▸ What the task asks
Set down every entry once more, exactly as it appears.

Saved entries:
This design comes from an exercise in tuning for small area and few clock cycles per item on the open sky130 flow, not from production work.
Function was checked by simulation only, so behaviour that the tests miss may differ from the original.

the previous run:
==> flow/design.v (excerpt) <==
module ransac_inlier_scorer (
    input  logic         clock,
    input  logic         reset_n,
    input  logic         start_valid,
    output logic         start_ready,
    input  logic [127:0] plane,
    input  logic [31:0]  threshold,
    input  logic [31:0]  point_count,
    input  logic         point_valid,
    output logic         point_ready,
    input  logic [95:0]  point,
    output logic         done_valid,
    input  logic         done_ready,
    output logic [31:0]  inlier_count,
    output logic         busy
);
Size in the first run: roughly 6,800 cells after synthesis, about 300 flip-flops, ~330 I/O pins, ~66,000 sq um of cells after synthesis.
==> module ransac_inlier_scorer, before the edit <==
module ransac_inlier_scorer (
    input  logic         clock,
    input  logic         reset_n,
    input  logic         start_valid,
    output logic         start_ready,
    input  logic [127:0] plane,
    input  logic [31:0]  threshold,
    input  logic [31:0]  point_count,
    input  logic         point_valid,
    output logic         point_ready,
    input  logic [95:0]  point,
    output logic         done_valid,
    input  logic         done_ready,
    output logic [31:0]  inlier_count,
    output logic         busy
);
    logic [31:0] a_r, b_r, c_r, d_r, thr_r;
    logic [31:0] rem_r;         
    logic        first_r;       
    logic        up_r;          
    logic        active_r;      
    logic        zero_r;        
    logic        done_r;        
    logic        s1_valid_r;    
    logic [31:0] row0_r, row1_r;
    logic        s1_last_r, s1_first_r;
    logic [31:0] count_r;       
    logic        start_fire, point_fire, last_pt, zero_go, hit, inc, restart;
    logic [31:0] row0_s, row1_s, s;
    logic [32:0] t;
    assign start_ready = up_r & ~active_r & ~done_r & ~zero_r;
    assign point_ready = active_r & (~done_r | done_ready);
    assign done_valid  = done_r;
    assign inlier_count = count_r;
    assign busy        = ~start_ready | s1_valid_r;
    assign start_fire = start_valid & start_ready;
    assign point_fire = point_valid & point_ready;
    assign last_pt    = (rem_r == 32'd1);
    assign zero_go    = zero_r & ~done_r & ~s1_valid_r;
    fast_point_distance_to_plane u_distance (
        .a    (a_r),
        .b    (b_r),
        .c    (c_r),
        .d    (d_r),
        .x    (point[95:64]),
        .y    (point[63:32]),
        .z    (point[31:0]),
        .row0 (row0_s),
        .row1 (row1_s)
    );
    assign s   = row0_r + row1_r;
    assign t   = {thr_r[31], thr_r} + ({s[31], s} ^ {33{~s[31]}}) + {32'd0, ~s[31]};
    assign hit = ~t[32] | (s == 32'h8000_0000);
    assign inc = s1_valid_r & hit;
    assign restart = (s1_valid_r & s1_first_r) | zero_go;
    always_ff @(posedge clock) begin
        if (start_fire) begin
            a_r   <= plane[127:96];
            b_r   <= plane[95:64];
            c_r   <= plane[63:32];
            d_r   <= plane[31:0];
            thr_r <= threshold;
        end
        rem_r   <= start_fire ? point_count : rem_r - {31'd0, point_fire};
        first_r <= start_fire | (first_r & ~point_fire);
        row0_r     <= row0_s;
        row1_r     <= row1_s;
        s1_last_r  <= last_pt;
        s1_first_r <= first_r;
        count_r    <= (restart ? 32'd0 : count_r) + {31'd0, inc};
    end
    always_ff @(posedge clock or negedge reset_n) begin
        if (!reset_n) begin
            up_r       <= 1'b0;
            active_r   <= 1'b0;
            zero_r     <= 1'b0;
            done_r     <= 1'b0;
            s1_valid_r <= 1'b0;
        end else begin
            up_r       <= 1'b1;
            s1_valid_r <= point_fire;
            if (start_fire) begin
                active_r <= (point_count != 32'd0);
                zero_r   <= (point_count == 32'd0);
            end else begin
                if (point_fire && last_pt) active_r <= 1'b0;
                if (zero_go) zero_r <= 1'b0;
            end
            if ((s1_valid_r && s1_last_r) || zero_go) done_r <= 1'b1;
            else if (done_ready) done_r <= 1'b0;
        end
    end
endmodule
Settings: LEC_CHECK=0, ABC_AREA=1, CAP_MARGIN=20, CORE_MARGIN=2, CORE_UTILIZATION=55, SLEW_MARGIN=20; clock period 10.0 ns.
standard.sh (not shown) runs the stock make flow with config.mk's settings and CLKGATE_MAP_FILE= SYNTH_SCRIPT=/design/flow/synth_recipe.tcl, a recipe that flattens the netlist after the stock synthesis.
==> flow/flow/run.sh <==
#!/bin/bash
set -o pipefail
export BUFFER_PORTS_ARGS="-buffer_cell sky130_fd_sc_hd__buf_1"
bash standard.sh 2>&1 | tee standard.log
Testbench counts of the previous run, summed over its fixed seeds: cycles 24,725, points 24,517.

▸ Answer for the task
This design comes from an exercise in tuning for small area and few clock cycles per item on the open sky130 flow, not from production work.
Function was checked by simulation only, so behaviour that the tests miss may differ from the original.

the previous run:
==> flow/design.v (excerpt) <==
module ransac_inlier_scorer (
    input  logic         clock,
    input  logic         reset_n,
    input  logic         start_valid,
    output logic         start_ready,
    input  logic [127:0] plane,
    input  logic [31:0]  threshold,
    input  logic [31:0]  point_count,
    input  logic         point_valid,
    output logic         point_ready,
    input  logic [95:0]  point,
    output logic         done_valid,
    input  logic         done_ready,
    output logic [31:0]  inlier_count,
    output logic         busy
);
Size in the first run: roughly 6,800 cells after synthesis, about 300 flip-flops, ~330 I/O pins, ~66,000 sq um of cells after synthesis.
==> module ransac_inlier_scorer, before the edit <==
module ransac_inlier_scorer (
    input  logic         clock,
    input  logic         reset_n,
    input  logic         start_valid,
    output logic         start_ready,
    input  logic [127:0] plane,
    input  logic [31:0]  threshold,
    input  logic [31:0]  point_count,
    input  logic         point_valid,
    output logic         point_ready,
    input  logic [95:0]  point,
    output logic         done_valid,
    input  logic         done_ready,
    output logic [31:0]  inlier_count,
    output logic         busy
);
    logic [31:0] a_r, b_r, c_r, d_r, thr_r;
    logic [31:0] rem_r;         
    logic        first_r;       
    logic        up_r;          
    logic        active_r;      
    logic        zero_r;        
    logic        done_r;        
    logic        s1_valid_r;    
    logic [31:0] row0_r, row1_r;
    logic        s1_last_r, s1_first_r;
    logic [31:0] count_r;       
    logic        start_fire, point_fire, last_pt, zero_go, hit, inc, restart;
    logic [31:0] row0_s, row1_s, s;
    logic [32:0] t;
    assign start_ready = up_r & ~active_r & ~done_r & ~zero_r;
    assign point_ready = active_r & (~done_r | done_ready);
    assign done_valid  = done_r;
    assign inlier_count = count_r;
    assign busy        = ~start_ready | s1_valid_r;
    assign start_fire = start_valid & start_ready;
    assign point_fire = point_valid & point_ready;
    assign last_pt    = (rem_r == 32'd1);
    assign zero_go    = zero_r & ~done_r & ~s1_valid_r;
    fast_point_distance_to_plane u_distance (
        .a    (a_r),
        .b    (b_r),
        .c    (c_r),
        .d    (d_r),
        .x    (point[95:64]),
        .y    (point[63:32]),
        .z    (point[31:0]),
        .row0 (row0_s),
        .row1 (row1_s)
    );
    assign s   = row0_r + row1_r;
    assign t   = {thr_r[31], thr_r} + ({s[31], s} ^ {33{~s[31]}}) + {32'd0, ~s[31]};
    assign hit = ~t[32] | (s == 32'h8000_0000);
    assign inc = s1_valid_r & hit;
    assign restart = (s1_valid_r & s1_first_r) | zero_go;
    always_ff @(posedge clock) begin
        if (start_fire) begin
            a_r   <= plane[127:96];
            b_r   <= plane[95:64];
            c_r   <= plane[63:32];
            d_r   <= plane[31:0];
            thr_r <= threshold;
        end
        rem_r   <= start_fire ? point_count : rem_r - {31'd0, point_fire};
        first_r <= start_fire | (first_r & ~point_fire);
        row0_r     <= row0_s;
        row1_r     <= row1_s;
        s1_last_r  <= last_pt;
        s1_first_r <= first_r;
        count_r    <= (restart ? 32'd0 : count_r) + {31'd0, inc};
    end
    always_ff @(posedge clock or negedge reset_n) begin
        if (!reset_n) begin
            up_r       <= 1'b0;
            active_r   <= 1'b0;
            zero_r     <= 1'b0;
            done_r     <= 1'b0;
            s1_valid_r <= 1'b0;
        end else begin
            up_r       <= 1'b1;
            s1_valid_r <= point_fire;
            if (start_fire) begin
                active_r <= (point_count != 32'd0);
                zero_r   <= (point_count == 32'd0);
            end else begin
                if (point_fire && last_pt) active_r <= 1'b0;
                if (zero_go) zero_r <= 1'b0;
            end
            if ((s1_valid_r && s1_last_r) || zero_go) done_r <= 1'b1;
            else if (done_ready) done_r <= 1'b0;
        end
    end
endmodule
Settings: LEC_CHECK=0, ABC_AREA=1, CAP_MARGIN=20, CORE_MARGIN=2, CORE_UTILIZATION=55, SLEW_MARGIN=20; clock period 10.0 ns.
standard.sh (not shown) runs the stock make flow with config.mk's settings and CLKGATE_MAP_FILE= SYNTH_SCRIPT=/design/flow/synth_recipe.tcl, a recipe that flattens the netlist after the stock synthesis.
==> flow/flow/run.sh <==
#!/bin/bash
set -o pipefail
export BUFFER_PORTS_ARGS="-buffer_cell sky130_fd_sc_hd__buf_1"
bash standard.sh 2>&1 | tee standard.log
Testbench counts of the previous run, summed over its fixed seeds: cycles 24,725, points 24,517.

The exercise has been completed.